In todays tech driven world it’s easy to get caught up in numbers - we have so much data available at our fingertips, and data that we can brag about too! How many times have we been running or in a workout thinking I can’t wait to share this….and no one can argue because I have the proof? It’s easy to forget why we’re actually doing this. Social media can play a huge role in developing your community and be a valuable source for information, support and encouragement but there is also a lot of nonsense out there and it can be hard to separate the two. This is where having a coach can really help, someone to hold you accountable, but also reassure you to trust the process thats right for you.
I have only been running with a proper tracker for just over a year. I used to train with a phone strapped to my arm but I didn’t pay attention until I stopped running to make sure I had the miles and I worried about pace later. Racing was my time to run free! It wasn’t until I went out like a rocket, full of excitement, in my first NYRR race in 2016 that I made the decision (or rather my darling Jose made it for me) to get a running watch. I struggled over the finished line a dehydrated and swollen mess disappointed with my time, but being part of that community changed something in me (more on that in yet another post) and I knew if I was to get better I had to get more serious about my workouts. I knew and a tracker would help give me the feedback I needed but I also decided to get a coach! Yes, I have my own virtual running coach - I believe this gives me time to focus on my clients while I can keep growing as a runner, because I am accountable to my coach. I also remember what it is like to be coached, in turn making me a better coach for my runners. Here is what my coach had to say on running without a tracker.

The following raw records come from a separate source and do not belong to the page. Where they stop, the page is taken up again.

===== config.mk =====
export PLATFORM = sky130hd
export DESIGN_NAME = uart_fifo_test_ctrl
export DESIGN_NICKNAME = d
export VERILOG_FILES = /design/src/rtl/uft_pkg.sv /design/src/rtl/uft_fifo.sv /design/src/rtl/uft_regs.sv /design/src/rtl/uft_steer.sv /design/src/rtl/uart_fifo_test_ctrl.sv
export SDC_FILE = /design/constraint.sdc
export NUM_CORES = 1
export LEC_CHECK = 0
export BUFFER_PORTS_ARGS = -buffer_cell sky130_fd_sc_hd__buf_2
export CAP_MARGIN = 5
export CORE_MARGIN = 4
export CORE_UTILIZATION = 30
export CTS_BUF_LIST = sky130_fd_sc_hd__clkbuf_8
export DETAILED_ROUTE_END_ITERATION = 16
export GPL_ROUTABILITY_DRIVEN = 1
export PLACE_DENSITY = 0.5
export SKIP_CTS_REPAIR_TIMING = 1
export SLEW_MARGIN = 20
export SYNTH_ARGS = -nofsm -noshare
export SYNTH_HDL_FRONTEND = slang
export SYNTH_SLANG_ARGS = --single-unit

===== constraint.sdc =====
create_clock -name clk -period 4.2 [get_ports clk]
set_input_delay 0.42 -clock clk [delete_from_list [all_inputs] [get_ports clk]]
set_output_delay 0.42 -clock clk [all_outputs]
set_load 0.005 [all_outputs]

===== src/rtl/uft_pkg.sv =====
`timescale 1ns/1ps
package uft_pkg;
    localparam int unsigned UFT_ADDR_W = 12;
    localparam int unsigned UFT_BUS_W  = 32;
    localparam int unsigned UFT_CTRL_W = 3;

    localparam logic [UFT_ADDR_W-1:0] UFT_OFS_CTRL  = 12'h080;
    localparam logic [UFT_ADDR_W-1:0] UFT_OFS_ITIN  = 12'h084;
    localparam logic [UFT_ADDR_W-1:0] UFT_OFS_TDATA = 12'h08C;

    // bit 0 = test enable, bit 1 = direct FIFO access, bit 2 = IR full duplex
    typedef struct packed {
        logic sir_fd;
        logic fifo_access;
        logic test_mode;
    } uft_ctrl_t;

    typedef enum logic [1:0] {
        UFT_SEL_NONE,
        UFT_SEL_CTRL,
        UFT_SEL_TDATA,
        UFT_SEL_ZERO
    } uft_sel_e;

    function automatic uft_sel_e uft_decode(input logic sel, input logic [UFT_ADDR_W-1:0] a);
        if (!sel)                return UFT_SEL_NONE;
        if (a == UFT_OFS_CTRL)   return UFT_SEL_CTRL;
        if (a == UFT_OFS_TDATA)  return UFT_SEL_TDATA;
        return UFT_SEL_ZERO;
    endfunction

    // receiver on when full duplex is chosen, or when the IR transmitter is idle
    // and loopback is not requested
    function automatic logic uft_rx_gate(input logic sir_fd, input logic tx_act, input logic lbe);
        return sir_fd | (~tx_act & ~lbe);
    endfunction
endpackage


===== src/rtl/uft_fifo.sv =====
`timescale 1ns/1ps
module uft_fifo #(
    parameter int unsigned W     = 8,
    parameter int unsigned DEPTH = 16,
    parameter int unsigned AW    = $clog2(DEPTH),
    parameter int unsigned LW    = $clog2(DEPTH + 1)
) (
    input  logic          clk,
    input  logic          rst,
    input  logic          push,
    input  logic [W-1:0]  wdata,
    input  logic          pop,
    output logic [W-1:0]  rdata,
    output logic          full,
    output logic          empty,
    output logic [LW-1:0] level
);
    logic [W-1:0]  mem [DEPTH];
    logic [AW-1:0] wp, rp;
    logic [LW-1:0] cnt;
    logic          do_push, do_pop;

    assign full    = (cnt == LW'(DEPTH));
    assign empty   = (cnt == '0);
    assign do_push = push & ~full;
    assign do_pop  = pop & ~empty;
    assign level   = cnt;
    assign rdata   = mem[rp];

    always_ff @(posedge clk) begin
        if (do_push) mem[wp] <= wdata;
    end

    always_ff @(posedge clk) begin
        if (rst) begin
            wp  <= '0;
            rp  <= '0;
            cnt <= '0;
        end else begin
            if (do_push) wp <= (wp == AW'(DEPTH - 1)) ? '0 : wp + AW'(1);
            if (do_pop)  rp <= (rp == AW'(DEPTH - 1)) ? '0 : rp + AW'(1);
            cnt <= cnt + LW'(do_push) - LW'(do_pop);
        end
    end
endmodule


===== src/rtl/uft_regs.sv =====
`timescale 1ns/1ps
module uft_regs
    import uft_pkg::*;
#(
    parameter int unsigned DATA_W = 8
) (
    input  logic                  clk,
    input  logic                  rst,
    input  logic                  bus_sel,
    input  logic                  bus_wr,
    input  logic [UFT_ADDR_W-1:0] bus_addr,
    input  logic [DATA_W-1:0]     bus_wdata,
    output logic [UFT_BUS_W-1:0]  bus_rdata,
    input  logic                  tx_empty,
    input  logic [DATA_W-1:0]     tx_head,
    input  logic                  rx_full,
    output uft_ctrl_t             ctrl,
    output logic                  test_push,
    output logic                  test_pop,
    output logic                  overrun
);
    uft_sel_e sel;
    logic     tdata_wr, tdata_rd;

    assign sel       = uft_decode(bus_sel, bus_addr);
    assign tdata_wr  = (sel == UFT_SEL_TDATA) & bus_wr & ctrl.fifo_access;
    assign tdata_rd  = (sel == UFT_SEL_TDATA) & ~bus_wr & ctrl.fifo_access;
    assign test_push = tdata_wr & ~rx_full;
    assign test_pop  = tdata_rd & ~tx_empty;

    always_ff @(posedge clk) begin
        if (rst) begin
            ctrl    <= '0;
            overrun <= 1'b0;
        end else begin
            if (sel == UFT_SEL_CTRL && bus_wr) ctrl <= uft_ctrl_t'(bus_wdata[UFT_CTRL_W-1:0]);
            if (tdata_wr && rx_full) overrun <= 1'b1;
        end
    end

    always_comb begin
        bus_rdata = '0;
        if (!bus_wr) begin
            case (sel)
                UFT_SEL_CTRL:  bus_rdata[UFT_CTRL_W-1:0] = ctrl;
                UFT_SEL_TDATA: if (test_pop) bus_rdata[DATA_W-1:0] = tx_head;
                default:       bus_rdata = '0;
            endcase
        end
    end
endmodule


===== src/rtl/uft_steer.sv =====
`timescale 1ns/1ps
module uft_steer #(
    parameter int unsigned DATA_W = 8
) (
    input  logic              fifo_access,
    input  logic              test_push,
    input  logic [DATA_W-1:0] test_byte,
    input  logic              test_pop,
    input  logic              eng_rx_push,
    input  logic [DATA_W-1:0] eng_rx_data,
    input  logic              eng_tx_pop,
    output logic              rx_push,
    output logic [DATA_W-1:0] rx_wdata,
    output logic              tx_pop
);
    always_comb begin
        if (fifo_access) begin
            rx_push  = test_push;
            rx_wdata = test_byte;
            tx_pop   = test_pop;
        end else begin
            rx_push  = eng_rx_push;
            rx_wdata = eng_rx_data;
            tx_pop   = eng_tx_pop;
        end
    end
endmodule


===== src/rtl/uart_fifo_test_ctrl.sv =====
`timescale 1ns/1ps
module uart_fifo_test_ctrl
    import uft_pkg::*;
#(
    parameter int unsigned DATA_W = 8,
    parameter int unsigned DEPTH  = 16,
    localparam int unsigned LVL_W = $clog2(DEPTH + 1)
) (
    input  logic                  clk,
    input  logic                  rst,
    input  logic                  bus_sel,
    input  logic                  bus_wr,
    input  logic [UFT_ADDR_W-1:0] bus_addr,
    input  logic [DATA_W-1:0]     bus_wdata,
    output logic [UFT_BUS_W-1:0]  bus_rdata,
    input  logic                  host_tx_wr,
    input  logic [DATA_W-1:0]     host_tx_data,
    input  logic                  host_rx_rd,
    output logic [DATA_W-1:0]     host_rx_data,
    input  logic                  eng_tx_pop,
    output logic [DATA_W-1:0]     eng_tx_data,
    input  logic                  eng_rx_push,
    input  logic [DATA_W-1:0]     eng_rx_data,
    input  logic                  sir_tx_active,
    input  logic                  loopback_en,
    output logic                  rx_enable,
    output logic                  test_mode,
    output logic                  test_overrun,
    output logic                  tx_full,
    output logic                  tx_empty,
    output logic [LVL_W-1:0]      tx_level,
    output logic                  rx_full,
    output logic                  rx_empty,
    output logic [LVL_W-1:0]      rx_level
);
    uft_ctrl_t         ctrl_q;
    logic              test_push, test_pop;
    logic              rx_push, tx_pop;
    logic [DATA_W-1:0] rx_wdata, tx_head;
    logic              fifo_access_en, sir_fd_en;

    assign fifo_access_en = ctrl_q.fifo_access;
    assign sir_fd_en      = ctrl_q.sir_fd;
    assign test_mode      = ctrl_q.test_mode;
    assign rx_enable      = uft_rx_gate(sir_fd_en, sir_tx_active, loopback_en);
    assign eng_tx_data    = tx_head;

    uft_regs #(.DATA_W(DATA_W)) u_regs (
        .clk       (clk),
        .rst       (rst),
        .bus_sel   (bus_sel),
        .bus_wr    (bus_wr),
        .bus_addr  (bus_addr),
        .bus_wdata (bus_wdata),
        .bus_rdata (bus_rdata),
        .tx_empty  (tx_empty),
        .tx_head   (tx_head),
        .rx_full   (rx_full),
        .ctrl      (ctrl_q),
        .test_push (test_push),
        .test_pop  (test_pop),
        .overrun   (test_overrun)
    );

    uft_steer #(.DATA_W(DATA_W)) u_steer (
        .fifo_access (fifo_access_en),
        .test_push   (test_push),
        .test_byte   (bus_wdata),
        .test_pop    (test_pop),
        .eng_rx_push (eng_rx_push),
        .eng_rx_data (eng_rx_data),
        .eng_tx_pop  (eng_tx_pop),
        .rx_push     (rx_push),
        .rx_wdata    (rx_wdata),
        .tx_pop      (tx_pop)
    );

    uft_fifo #(.W(DATA_W), .DEPTH(DEPTH)) u_tx_fifo (
        .clk   (clk),
        .rst   (rst),
        .push  (host_tx_wr),
        .wdata (host_tx_data),
        .pop   (tx_pop),
        .rdata (tx_head),
        .full  (tx_full),
        .empty (tx_empty),
        .level (tx_level)
    );

    uft_fifo #(.W(DATA_W), .DEPTH(DEPTH)) u_rx_fifo (
        .clk   (clk),
        .rst   (rst),
        .push  (rx_push),
        .wdata (rx_wdata),
        .pop   (host_rx_rd),
        .rdata (host_rx_data),
        .full  (rx_full),
        .empty (rx_empty),
        .level (rx_level)
    );
endmodule


==> impl_metrics.env <==
export IMPL_status="completed"
export IMPL_syn_inst=686
export IMPL_endpoint_kind="primary output"
export IMPL_cp_arrival_ns=3.17
export IMPL_track_usage_pct=13.2
export IMPL_yosys_warnings=0
export IMPL_async_flop_share_pct=0
export IMPL_yosys_register_bits=294
export IMPL_yosys_top_cells_area="edfxtp_1, mux4_2, dfxtp_1"
export IMPL_initial_core_util_pct=30.6
export IMPL_routedLengthMet1_mm=12.8
export IMPL_num_io_pins=111
export IMPL_insertion_delay_ns=0.61
export IMPL_grt_pass1_wl_mm=43.6
export IMPL_grt_pass1_vias=6639
export IMPL_cap_violations=0
export IMPL_vias_per_cell=4.63
export IMPL_crit_fanout=15
export IMPL_synth_most_common_cell="edfxtp_1"
export IMPL_grt_ovfl_total=0
export IMPL_finClkSkew_ns=0.0142
export IMPL_dr_max_layer_used="met4"
export IMPL_rows=73
export IMPL_ant_nets=0
export IMPL_antenna_found_initial=2
export IMPL_total_power_w=0.00719
export IMPL_post_dp_hpwl_mm=19.1
export IMPL_area_growth_pct=15.9
export IMPL_fin_crit_ns=3.59
export IMPL_drt_iter0_markers=412
export IMPL_critPathMaxStageDelay_ns=0.96
export IMPL_cpMaxStageDelayCell="dfxtp_1"
export IMPL_place_congestion=0.720
export IMPL_rsz0062_at_grt="false"
export IMPL_hold_violations=0
export IMPL_syn_cell_area_um2=12300
export IMPL_min_path_type="primary input to register"
export IMPL_root_buffer="clkbuf_8"
export IMPL_worst_pin_slew_ns=1.04
export IMPL_seq_area_frac_synth_pct=68.8
export IMPL_cts_made_buffers=51
export IMPL_crit_chain="mux4_1 > mux4_2 > inv_1 > o2bb2ai_1 > buf_2"
export IMPL_ys_flop_type="edfxtp_1"
export IMPL_instances_no_fill=1387
export IMPL_power_leakage_nw=4.96
export IMPL_htreeDepth=2
export IMPL_fillers=3813
export IMPL_synth_common_cells="edfxtp_1, mux4_2, dfxtp_1"
export IMPL_dpl_worst_slack_ns=0.831
export IMPL_synth_edff_count=256
export IMPL_yosysUniqueCellTypes=62
export IMPL_rr_worst_depth=15
export IMPL_worstHoldPathCells=3
export IMPL_drc=0
export IMPL_critical_path_required_ns=3.78
export IMPL_fin_nets=890
export IMPL_route_met3_wl_mm=1.98
export IMPL_die_w_um=210
export IMPL_p_per_area_nw_per_um2=505
export IMPL_path_class="register to primary output"
export IMPL_holdWs_ns=0.122
export IMPL_die_h_um=210
export IMPL_clock_path_buffers=3
export IMPL_dieArea_um2=44200
export IMPL_yosysTopAreaCell="edfxtp_1"
export IMPL_setup_ws_ns=0.607
export IMPL_setup_tns_ns=0
export IMPL_layout_drive_gt1_share_pct=30.7
export IMPL_syn_area_per_cell_um2=17.9
export IMPL_clkTransAtPathRegs_ns=0.06
export IMPL_routed_wl_met2_mm=14.4
export IMPL_fmax_mhz=278
export IMPL_wl_per_cell_um=21.4
export IMPL_grt_max_degree=34
export IMPL_slew_viol_final=0
export IMPL_first_pass_iters=5
export IMPL_cts_tree="built"
export IMPL_synth_top_cell_area_share_pct=62.6
export IMPL_worstSetupStartpointType="register"
export IMPL_coreArea_um2=40100
export IMPL_dp_cells=1292
export IMPL_wl_mm=29.7
export IMPL_finalSetupViolCount=0
export IMPL_post_route_period_util_pct=85.5
export IMPL_io_buffer_count=86
export IMPL_peakVddDrop_mv=0.199
export IMPL_clock_sinks=294
export IMPL_num_vias=6425
export IMPL_slew_headroom_pct=30.3
## stage by stage
| stage | utilization (%) | cell area [um^2] |
|---|---|---|
| floorplan | - | 12400 |
| global route | 35.5 | 14200 |
| global placement | 33.2 | 13300 |
| CTS | 35.5 | 14200 |
| detailed placement | 33.2 | 13300 |
| finish | 35.5 | 14200 |
## cell usage in the layout (no fill, tap or decap), drive strengths merged, types with 10 or more instances in the layout
master	Yosys	final
inv	29	45
a22oi	10	10
conb	1	24
mux4	75	75
clkinv	0	24
clkbuf	16	51
and3	16	16
mux2	10	10
buf	36	110
ha	22	22
edfxtp	256	256
dfxtp	38	38
nor2	33	33
nand2	18	18
a21oi	20	20
## layer usage
metal / global-route usage, % / vias up
li1: - / 2981
met1: 17.8 / 3253
met2: 21.5 / 153
met3: 3.66 / 38
met4: 3.33 / 0
met5: 0 / -
## cell type report
type,instances,area (um^2),share of cell area [%]
Antenna cell,1,2.50,0.0176
Clock buffer,51,702,4.93
Clock inverter,43,208,1.46
Inverter,29,109,0.764
Multi-Input combinational cell,334,3500,24.6
Sequential cell,294,8450,59.3
Tap cell,525,657,4.61
Timing Repair Buffer,110,611,4.29
## flip-flops by register name (all words and copies together) (netlist names), named ones only
name,flops
u_rx_fifo.mem,128
u_tx_fifo.rp,4
u_regs.ctrl,3
u_tx_fifo.mem,128
u_rx_fifo.level,5
u_tx_fifo.level,5
u_tx_fifo.wp,4
u_regs.overrun,1
u_rx_fifo.rp,4
u_rx_fifo.wp,4
## worst max-delay path: cells and delay by family (launching register included)
family	cells	cell delay, ns
muxes	2	1.21
DFF	1	0.96
buffers and inverters	2	0.29
AOI/OAI and AO/OA	1	0.11
## cells by family (layout without fill, tap and decap cells)
| kind of cell | Yosys count | count (layout) | share of synthesized area (%) |
|---|---|---|---|
| XOR/XNOR | 8 | 8 | 0.570 |
| adder cells (fa/ha/maj) | 24 | 24 | 2.57 |
| AO/OA/AOI/OAI | 64 | 64 | 3.52 |
| multiplexers | 93 | 93 | 15.6 |
| other | 1 | 25 | 0.0305 |
| flip-flops | 294 | 294 | 68.8 |
| AND/OR/NAND/NOR | 121 | 121 | 5.48 |
| buffers and inverters | 81 | 233 | 3.43 |
## where the power goes
part	switching [W]	internal (W)
logic	0.000724	0.000697
registers	0.000114	0.00331
clock network	0.00119	0.00115
total	0.00203	0.00516
## path summary, 6_finish.rpt
kind | startpoint | end | slack (ns)
setup reg to reg | u_tx_fifo.level[2] | u_tx_fifo.level[4] | 1.01
hold / removal | bus_wdata[2] | u_regs.ctrl[2] | 0.12
setup / recovery | register | bus_rdata[2] | 0.61
hold reg to reg | u_regs.overrun | u_regs.overrun | 0.48
Note: power is estimated with default switching activity, not from simulation.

Fast forward to my training cycle for the NYC half; I’m enjoying working with my watch and my coach, seeing the benefits of speed workouts, using strides properly all kinds of exciting stuff and running like I’ve never ran before…..but I was a mess. Caught up in paces, splits, distance, boiling everything down to a number. The joy had gone. I didn’t know what I felt any more because I was so caught up in how that feedback from my wrist would or should make me feel. Does this sound like you? Are you caught up in weekly milage? Determined to hit a pace regardless of how hot it is outside or how badly you slept? Have you forgotten why you started everything in the first place? Feel guilty about listening to your body when you should slow down and taking the bragging rights when you go faster than you should? Again we’re all guilty, wanting to brag, not trusting that process.
Take it off! Take off that tracker, put tape over it, wear it backwards, if you use a phone put it somewhere you can’t see it. Just see what happens! There are many ,many stories out there of “when I took off that watch” it all clicked into place - I even have several of my own.
Communicate with your coach and tell them how you are feeling - we’ll listen and work with you, it’s what we’re here to do! Pick the workouts and runs that can be done without rigorous tracking or why not even race without it! In races you are often tracked because of your bib, a shorter race like a 5K would be ideal. Run from how you feel not what your wrist says and learn to listen to your body.
I’ll give it a try and let you know how it goes! I haven’t raced a 5K in a long while and if my calf continues to be in good shape then I’ll give it a go.
Maybe just for one run this week, just run. Run to your own beat, look around you, smile at the other runners, find beauty in your surroundings, run to remember why you run. At Run Coast 2 Coast we’d love to hear about it.